Declaration of interests
C.T.
and C.D. are listed as inventors on international patent applications
relating to the use of Nam riboside as a treatment for PD and related
disorders. These patents have been filed by the Technology Transfer
Office 'Vestlandets Innovasjonsselskap AS (VIS)' on behalf of Haukeland
University Hospital, Bergen, Norway (PCT/EP2022/067412,
PCT/EP2023/060962, EP4284387).
Cited by (0)
Glossary
Disease-modifying therapy (DMT)
targets
the underlying pathology and pathophysiology of a disease to alter its
trajectory. A successful DMT should slow disease progression, arrest it
entirely, or even reverse the disease process. In the context of NDDs,
DMTs are often associated with neuroprotection with the aim of
preserving neuronal structure and function. DMTs differ fundamentally
from symptomatic treatments, which provide temporary relief of symptoms
without affecting the long-term progression or underlying mechanisms of
the disease.
Mitochondrial respiratory chain (MRC)
an
electron transport chain located in the inner mitochondrial membrane,
consisting of four protein complexes that accept and transfer electrons
from reduced NADH (at complex I) and FADH2 (at complex II) to
the final electron acceptor oxygen. Complexes I, III, and IV of the MRC
pump protons from the mitochondrial matrix into the intermembrane
space, thus converting energy that is released during electron transfer
into an electrochemical gradient over the inner mitochondrial membrane.
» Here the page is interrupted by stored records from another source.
Context: an optimization exercise on an open-source flow, tuned for small area, a short achievable clock period and few clock cycles per item. The choices shown serve that exercise and are no tape-out recipe. In this exercise RTL edits were held to simulation tests only and were not proved equivalent to the original. No activity file was given, so power comes from the tool's default toggle rates.

==> flow/design.v <==
package tea_pkg;
    typedef logic [31:0] word_t;
    localparam word_t tea_delta = 32'h9e3779b9;
    function automatic logic [1023:0] sum_table();
        logic [1023:0] t;
        word_t s;
        s = '0;
        for (int j = 0; j < 32; j++) begin
            s = s + tea_delta;
            t[j*32 +: 32] = s;
        end
        sum_table = t;
    endfunction
    localparam logic [1023:0] sum_tab = sum_table();
    function automatic logic [32:0] add32(input word_t a, input word_t b, input logic cin);
        word_t pp, gg, p0, g0, c;
        int    j;
        p0 = a ^ b;
        g0 = a & b;
        pp = p0;
        gg = g0;
        gg[0] = gg[0] | (pp[0] & cin);
        for (int l = 0; l < 5; l++) begin
            for (int i = 31; i >= 0; i--) begin
                if (l > 0 && i == (1 << l)) begin
                    gg[i] = g0[i] | (p0[i] & g0[i - 1]) | (p0[i] & p0[i - 1] & gg[i - 2]);
                    pp[i] = p0[i] & p0[i - 1] & pp[i - 2];
                end else if ((i >> l) & 1) begin
                    j = ((i >> l) << l) - 1;
                    gg[i] = gg[i] | (pp[i] & gg[j]);
                    pp[i] = pp[i] & pp[j];
                end
            end
        end
        c = {gg[30:0], cin};
        add32 = {gg[31], p0 ^ c};
    endfunction
endpackage
`timescale 1ns/1ps
module crypt_machine #(
    parameter int data_in_w = 32,
    parameter int rounds    = 32
) (
    input  logic                  clk,
    input  logic                  resetn,
    input  logic [data_in_w-1:0]  data_in,
    input  logic                  go,
    input  logic                  decrypt,
    output logic                  done,
    output tea_pkg::word_t        display
);
    logic            s_load;       
    logic            s_load_rel;   
    logic            s_wait_op;    
    logic            s_run;        
    logic            s_wait_dec;   
    logic            s_wait_clr;   
    logic            s_clr_rel;    
    logic            running;      
    logic [2:0]      widx;
    logic            dec;        
    logic [6:0]      t;          
    tea_pkg::word_t  p, q;
    tea_pkg::word_t  r0, r1, r2, r3;
    tea_pkg::word_t  g;          
    logic            cin;
    tea_pkg::word_t  s;          
    logic start_enc, start_dec, start;
    assign start_enc = s_wait_op && go;
    assign start_dec = (s_wait_op && !go && decrypt) || (s_wait_dec && decrypt);
    assign start     = start_enc || start_dec;
    logic last;
    assign last = running && t[6];
    tea_pkg::word_t nw;
    logic           ovf;
    assign {ovf, nw} = tea_pkg::add32(p, g, cin);
    logic [27:0] a_x, a_y, a_z, a_s, a_c;
    logic [32:0] a_sum;
    assign a_x   = p[27:0];
    assign a_y   = g[27:0];
    assign a_z   = r0[31:4];
    assign a_s   = a_x ^ a_y ^ a_z;
    assign a_c   = (a_x & a_y) | (a_x & a_z) | (a_y & a_z);
    assign a_sum = tea_pkg::add32({4'd0, a_s}, {4'd0, a_c[26:0], cin}, 1'b0);
    tea_pkg::word_t b_s, b_c;
    logic [32:0]    b_sum;
    assign b_s   = p ^ g ^ s;
    assign b_c   = (p & g) | (p & s) | (g & s);
    assign b_sum = tea_pkg::add32(b_s, {b_c[30:0], cin}, 1'b0);
    tea_pkg::word_t c_z, c_s, c_c;
    logic [32:0]    c_sum;
    logic           c27;
    assign c_z   = {r1[26:0], 5'd0};
    assign c_s   = p ^ g ^ c_z;
    assign c_c   = (p & g) | (p & c_z) | (g & c_z);
    assign c_sum = tea_pkg::add32(c_s, {c_c[30:0], cin}, 1'b0);
    assign c27   = ovf ? (c_c[31] && c_sum[32]) : (c_c[31] || c_sum[32]);
    logic [4:0] r1_hi, r1_hi1;
    assign r1_hi  = r1[31:27];
    assign r1_hi1 = r1[31:27] + 5'd1;
    tea_pkg::word_t f_lo, g_nx;
    logic [4:0]     x_hi, g_hi0, g_hi1;
    assign f_lo  = {a_sum[27:0], r0[3:0]} ^ b_sum[31:0] ^ {5'd0, c_sum[31:5]};
    assign x_hi  = f_lo[31:27] ^ {5{dec}};
    assign g_hi0 = (x_hi ^ r1_hi)  & {5{m_n}};
    assign g_hi1 = (x_hi ^ r1_hi1) & {5{m_n}};
    assign g_nx  = {c27 ? g_hi1 : g_hi0, (f_lo[26:0] ^ {27{dec}}) & {27{m_n}}};
    logic       dec_n, m_n;
    assign dec_n = start ? start_dec : (running ? dec : 1'b1);
    assign m_n   = start ? start_dec : (running && (!dec || (t[5:0] != 6'd63)));
    logic [4:0] jh, sidx;
    assign jh   = t[5:1] + {4'd0, dec | t[0]};
    assign sidx = running ? (jh ^ {5{dec}}) : 5'd31;
    always_ff @(posedge clk) begin
        g    <= g_nx;
        cin  <= m_n && dec;
        s    <= start_enc ? tea_pkg::tea_delta : tea_pkg::sum_tab[sidx*32 +: 32];
    end
    logic load_q, load_p;
    assign load_q = s_load && (widx <= 3'd1);
    assign load_p = s_load_rel && (widx == 3'd0);
    logic rot, load_r2, load_r3;
    assign rot     = start || running ||
                     (s_load_rel && !go && ((widx == 3'd3) || (widx == 3'd5)));
    assign load_r2 = s_load && ((widx == 3'd2) || (widx == 3'd4));
    assign load_r3 = s_load && ((widx == 3'd3) || (widx == 3'd5));
    always_ff @(posedge clk) begin
        if (load_q || running || start) begin
            q <= load_q ? data_in : nw;
        end
        if (load_p || running || start) begin
            p <= q;
        end
        if (rot) begin
            r0 <= r2;
            r1 <= r3;
        end
        if (rot || load_r2) begin
            r2 <= load_r2 ? data_in : r0;
        end
        if (rot || load_r3) begin
            r3 <= load_r3 ? data_in : r1;
        end
    end
    logic last_word;
    assign last_word = (widx == 3'd5);
    always_ff @(posedge clk) begin
        if (!resetn) begin
            s_load     <= 1'b1;
            s_load_rel <= 1'b0;
            s_wait_op  <= 1'b0;
            s_run      <= 1'b0;
            s_wait_dec <= 1'b0;
            s_wait_clr <= 1'b0;
            s_clr_rel  <= 1'b0;
            running    <= 1'b0;
            widx       <= '0;
            done       <= 1'b0;
        end else begin
            s_load     <= (s_load && !go) || (s_load_rel && !go && !last_word) ||
                          (s_clr_rel && !go);
            s_load_rel <= (s_load || s_load_rel) && go;
            s_wait_op  <= (s_load_rel && !go && last_word) ||
                          (s_wait_op && !go && !decrypt);
            s_run      <= start || (s_run && !done);
            s_wait_dec <= (s_run && done && !dec) || (s_wait_dec && !decrypt && !go);
            s_wait_clr <= (s_run && done && dec) || (s_wait_clr && !go);
            s_clr_rel  <= (s_wait_dec && !decrypt && go) || ((s_wait_clr || s_clr_rel) && go);
            running    <= start || (running && !t[6]);
            done       <= last;
            if (s_load_rel && !go) begin
                widx <= widx + 3'd1;
            end else if (s_clr_rel && !go) begin
                widx <= '0;
            end
        end
    end
    always_ff @(posedge clk) begin
        dec <= dec_n;
        if (start) begin
            t <= '0;
        end else if (running) begin
            t <= t + 7'd1;
        end
    end
    always_ff @(posedge clk) begin
        if (!resetn || s_clr_rel) begin
            display <= '0;
        end else if (last) begin
            display <= {nw[15:0], q[15:0]};
        end
    end
endmodule
Settings: LEC_CHECK=0, CAP_MARGIN=20, CORE_MARGIN=2, CORE_UTILIZATION=40, CTS_CLUSTER_DIAMETER=100, CTS_CLUSTER_SIZE=24, SLEW_MARGIN=20; clock period 12.0 ns.
standard.sh (not shown) runs the stock make flow with config.mk's settings and CLKGATE_MAP_FILE= SYNTH_SCRIPT=/design/flow/synth_recipe.tcl, a recipe that flattens the netlist after the stock synthesis.
==> flow/flow/run.sh <==
#!/bin/bash
set -euo pipefail
export SETUP_SLACK_MARGIN=8.4
export BUFFER_PORTS_ARGS="-buffer_cell sky130_fd_sc_hd__buf_4"
bash standard.sh MATCH_CELL_FOOTPRINT=0 finish > standard.log 2>&1
Testbench counts at the start, summed over its fixed seeds: cycles 7,752, ops 96.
The gradient is degraded by ATP synthase (complex V) and the released
energy stored as newly formed ATP.
Neurodegenerative disease (NDD)
a
disorder characterized by progressive degeneration and death of neurons
in the central and/or peripheral nervous systems, resulting in
progressive loss of function, structure, and connectivity of neuronal
networks. This process typically leads to progressive neurological
impairments that may include cognitive, motor, autonomic, sensory, and
other functions, depending on the specific neural networks and brain
regions affected.
Neurodegenerative proteinopathy
NDDs
that are characterized by pathological aggregation of specific
misfolded proteins such as α-synuclein, tau, amyloid-β, and TDP43 in the
nervous system. These proteins often maintain an unstructured monomeric
form in healthy conditions but in the disease state undergo a
conformational, structural change leading to oligomerization and
subsequent aggregate formation. These aggregates can be intracellular
(e.g., Lewy bodies and neurofibrillary tangles) or extracellular (e.g.,
amyloid-β), and are generally assumed to be directly damaging to neurons
and to contribute to the pathogenesis of neurodegeneration, although
this is not fully proven.
Proteostasis
also
known as protein homeostasis, proteostasis is the maintenance of
physiological balance in the proteome, and includes protein synthesis,
folding, trafficking, and degradation.